=== PROBLEM REQUIREMENTS ===
Filter the data for lines with the word "instances" and copy those lines.

=== INPUT ===
===== config.mk =====
export PLATFORM = sky130hd
export DESIGN_NAME = qrs_sqrt_cell
export DESIGN_NICKNAME = d
export VERILOG_FILES = /design/src/rtl/core/qrs_pkg.sv /design/src/rtl/core/qrs_sqrt_cell.sv
export SDC_FILE = /design/constraint.sdc
export NUM_CORES = 1
export LEC_CHECK = 0
export ABC_CLOCK_PERIOD_IN_PS = 16000
export BUFFER_PORTS_ARGS = -buffer_cell sky130_fd_sc_hd__buf_2
export CAP_MARGIN = 20
export CORE_AREA = 2 2 134 136
export CTS_BUF_LIST = sky130_fd_sc_hd__clkbuf_4
export DETAILED_ROUTE_END_ITERATION = 8
export DIE_AREA = 0 0 136 138
export GPL_TIMING_DRIVEN = 0
export PLACE_DENSITY = 0.75
export SLEW_MARGIN = 20
export SYNTH_ARGS = -nofsm -noshare
export SYNTH_HDL_FRONTEND = slang
export SYNTH_SLANG_ARGS = --single-unit

===== constraint.sdc =====
create_clock -name i_clk -period 16 [get_ports i_clk]
set_clock_uncertainty 0.15 [all_clocks]
set_input_delay 1.6 -clock i_clk [delete_from_list [all_inputs] [get_ports i_clk]]
set_output_delay 1.6 -clock i_clk [all_outputs]
set_load 0.03 [all_outputs]

===== src/rtl/core/qrs_pkg.sv =====
package qrs_pkg;

    localparam int COEF_W   = 16;
    localparam int FRAC_W   = 16;
    localparam int VALUE_W  = 34;
    localparam int DISC_W   = 34;
    // Square root of |D| * 2^(2*FRAC_W): one result bit per cell.
    localparam int ROOT_W   = (DISC_W + 2 * FRAC_W) / 2;
    localparam int SQ_REM_W = ROOT_W + 2;
    // |2a| needs one bit more than a.
    localparam int DEN_W    = COEF_W + 1;
    localparam int NUM_W    = VALUE_W + 1;
    localparam int SQ_CELLS = ROOT_W;
    localparam int DV_CELLS = VALUE_W;

    typedef enum logic [1:0] {
        CASE_TWO_REAL = 2'd0,
        CASE_DOUBLE   = 2'd1,
        CASE_COMPLEX  = 2'd2,
        CASE_A_ZERO   = 2'd3
    } t_root_case;

    typedef struct packed {
        logic                       valid;
        logic [SQ_REM_W-1:0]        rem;
        logic [ROOT_W-1:0]          root;
        logic [DISC_W-1:0]          mag;
        logic signed [COEF_W-1:0]   a;
        logic signed [COEF_W-1:0]   b;
        logic [DISC_W-1:0]          disc;
        t_root_case                 rcase;
    } t_sq_stage;

    typedef struct packed {
        logic                       valid;
        logic [DEN_W-1:0]           rem1;
        logic [DEN_W-1:0]           rem2;
        logic [VALUE_W-1:0]         q1;
        logic [VALUE_W-1:0]         q2;
        logic [VALUE_W-1:0]         n1;
        logic [VALUE_W-1:0]         n2;
        logic [DEN_W-1:0]           den;
        logic                       neg1;
        logic                       neg2;
        logic [DISC_W-1:0]          disc;
        t_root_case                 rcase;
    } t_dv_stage;

endpackage


===== src/rtl/core/qrs_sqrt_cell.sv =====
module qrs_sqrt_cell (
    input  logic               i_clk,
    input  logic               i_rst_n,
    input  logic               i_en,
    input  qrs_pkg::t_sq_stage i_stage,
    output qrs_pkg::t_sq_stage o_stage
);
    import qrs_pkg::*;

    t_sq_stage             r_stage;
    t_sq_stage             n_stage;
    logic [SQ_REM_W+1:0]   rem_sh;
    logic [SQ_REM_W+1:0]   trial;
    logic                  take;

    // One digit of the square root: bring down the next pair of radicand bits.
    always_comb begin
        rem_sh  = {i_stage.rem, i_stage.mag[DISC_W-1 -: 2]};
        trial   = (SQ_REM_W + 2)'({i_stage.root, 2'b01});
        take    = rem_sh >= trial;
        n_stage = i_stage;
        n_stage.mag  = {i_stage.mag[DISC_W-3:0], 2'b00};
        n_stage.rem  = take ? SQ_REM_W'(rem_sh - trial) : SQ_REM_W'(rem_sh);
        n_stage.root = {i_stage.root[ROOT_W-2:0], take};
    end

    always_ff @(posedge i_clk) begin
        if (!i_rst_n) begin
            r_stage.valid <= 1'b0;
        end else if (i_en) begin
            r_stage <= n_stage;
        end
    end

    assign o_stage = r_stage;

endmodule


==> flow_summary.toml <==
[placement]
placed_cell_area_mm2 = 0.00950
gp_congestion = 0.871
dpl.cell_count = 1123
dp_slack_ns = 11.08
port_buffers = 342
dp_hpwl_um = 16800

[grt]
grt_pass1_vias = 5549
antenna_found_initial = 3
grtUsageTotal_pct = 21.7
grt_max_degree = 60
grt.overflow.total = 0
grt_pass1_wl_um = 30400

[synthesis]
synth_area_leaders = "edfxtp_1 (68%), ha_1 (5.9%), nand2_1 (3.0%)"
synth_area_leader_cell = "edfxtp_1"
synth_edf_count = 168
synthesis.area_mm2 = 0.00744
seq_area_frac_synth_pct = 68.1
syn_inst = 549
yosysWarnings = 0
ys_async_sr_fraction_pct = 0
synth_top_area_share_pct = 67.8
syn_area_per_cell_um2 = 13.6
synth_seq_cells = 169
synth_ff_type = "edfxtp_1"
ys_types = 49

[setup_path]
critical_path_arrival_ns = 4.47
startpoint_type = "primary input"
worstPathCellList = "buf_2, inv_1, ha_1, clkbuf_1, nand4_1, or3_1, nor3_1, o211ai_1, a211oi_1, o211ai_2, buf_6, buf_6, nand2_1, o21ai_1"
path_class = "in2reg"
crit_slowest_cell = "a211oi_1"
timing.critical_path.mode_cell = "buf_6"
cp_max_fo = 10
crit_path_max_incr_delay_ns = 0.42
worstSetupEndpointType = "register"
cp.required_ns = 16.14

[run_status]
outcome = "finished clean"

[sta]
setup_viol = 0
tns_ns = 0
rsz0062_at_grt = "no"
min_period_ns = 4.33
slew_viol_final = 0
fin_crit_sh_pct = 27.1
fin_ws_ns = 11.67
tightest_slew_ns = 0.788
hold_viol_final = 0
fmax_ghz = 0.231
max-slew-margin-rel_pct = 47.5

[clock_network]
cts-root-buf = "clkbuf_4"
hold_buffers = 0
clock_sinks = 169
clk_pin_slew_ns = 0.17
cts_tree = "done"
clockBufferDepth = 2
cts_resized = 0
h-tree-depth = 4
numCtsBuffers = 17
postCtsSetupBuffers = 0
clk_latency_ns = 0.55

[floorplanning]
die_h_um = 138
die_area_mm2 = 0.0188
placementRows = 49
coreArea_mm2 = 0.0175
die_x_um = 136
io-pin-count = 345
start_util_pct = 42.4

[layout]
layout_commonest_cell = "buf_2"
diodes = 0
largest_reg_flops = 169
layout_common_cells = "buf_2 (344), edfxtp_1 (168), nand2_1 (59), inv_1 (43), a21oi_1 (37)"
drive_above_1_share_pct = 42.3
syn2layout_area_growth_pct = 31.7
fin_util_pct = 55.9
final_area_mm2 = 0.00980
nets = 1122
final_cells = 1155

[pwr]
p_leak_nw = 4.33
vdd_drop_max_v = 0.0000483
power.density_mw_per_mm2 = 106

[drt]
drc_errors = 0
drt_iter0_markers = 327
via_per_inst = 4.99
wl_per_cell_um = 18.4
drt-pass1-iter-count = 5
drt_wl_total_um = 21200
postRouteAntennaNets = 0
vias = 5765

[run]
cap_violations = 0

[worst_hold_path]
hold_path.class = "reg2reg"
## cells by family after synthesis
logic type	count (synthesis)	share of synthesized area, %
AOI/OAI and AO/OA	136	11.4
buffers and inverters	57	3.41
other	1	0.0504
and+or+nand+nor	115	6.81
xor gates and xnor gates	33	3.88
DFF	169	68.1
adders and majority gates	35	5.88
muxes	3	0.471
## cell type report
| class | count | area (um^2) |
|---|---|---|
| clock buffer | 17 | 128 |
| inverter | 43 | 161 |
| fill | 1530 | 7730 |
| clock inverter | 15 | 173 |
| buffer | 14 | 92.6 |
| tap | 229 | 287 |
| multi-input combinational | 324 | 2130 |
| timing repair buffer | 344 | 1770 |
| sequential | 169 | 5060 |
## through the flow
stage,total power [mW],hold slack (ns)
5_1_grt,1.08,0.434
6_report,1.04,0.395
4_1_cts,1.05,0.397
3_5_place_dp,0.793,0.360
2_1_floorplan,0.712,0.490
3_3_place_gp,0.791,0.349
## path summary, 6_finish.rpt
| kind | from | cells after the start | endpoint | slack [ns] |
|---|---|---|---|---|
| min | o_stage[170]$_SDFFE_PN0P_ | 2 | o_stage[170]$_SDFFE_PN0P_ | 0.40 |
| max reg2reg | o_stage[170]$_SDFFE_PN0P_ | 2 | o_stage[170]$_SDFFE_PN0P_ | 15.24 |
| min reg2reg | o_stage[170]$_SDFFE_PN0P_ | 2 | o_stage[170]$_SDFFE_PN0P_ | 0.40 |
| max | i_stage[126] | 14 | o_stage[158]$_DFFE_PP_ | 11.67 |
## worst max-delay path: cells and delay by family
| kind | cells | cell delay [ns] |
|---|---|---|
| AND/OR/NAND/NOR | 4 | 0.93 |
| AO/OA/AOI/OAI | 4 | 0.91 |
| buffers and inverters | 5 | 0.75 |
| adder cells (fa/ha/maj) | 1 | 0.26 |
## power by group
part / internal, mW / switching (mW) / leakage (nW)
logic: 0.0823 / 0.164 / 2.58
clock network: 0.0746 / 0.178 / 0.163
registers: 0.529 / 0.00763 / 1.58
## synthesized netlist by cell type (2+ instances only)
cell	instances
mux2i_1	2
o21ai_0	13
o21ai_1	29
nand3_1	8
nand2b_1	2
a211oi_1	3
buf_2	2
a21oi_1	37
a31o_2	2
ha_1	35
o21bai_1	6
nor4_1	2
o21a_1	4
nor3_1	5
o31a_1	2
o31ai_1	3
nand2_1	59
inv_1	43
buf_6	4
clkbuf_1	6
and3_1	4
a21o_1	19
nand4_1	5
o211ai_1	6
a31oi_1	2
or3_1	3
xnor2_1	16
nor2_1	21
xor2_1	17
edfxtp_1	168
buf_4	2
nor2b_1	2
## metal layers
layer	vias to the layer above	share of wire (%)	wire, um	GRT usage, %
li1	2763	-	-	-
met1	2710	37	7850	25.0
met2	248	51	10800	37.5
met3	40	9.3	1980	7.37
met4	4	2.7	568	7.73
met5	-	0.11	23	0
No activity file was read; power rests on OpenSTA's default activity.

=== EXERCISE RESPONSE ===
## synthesized netlist by cell type (2+ instances only)
cell	instances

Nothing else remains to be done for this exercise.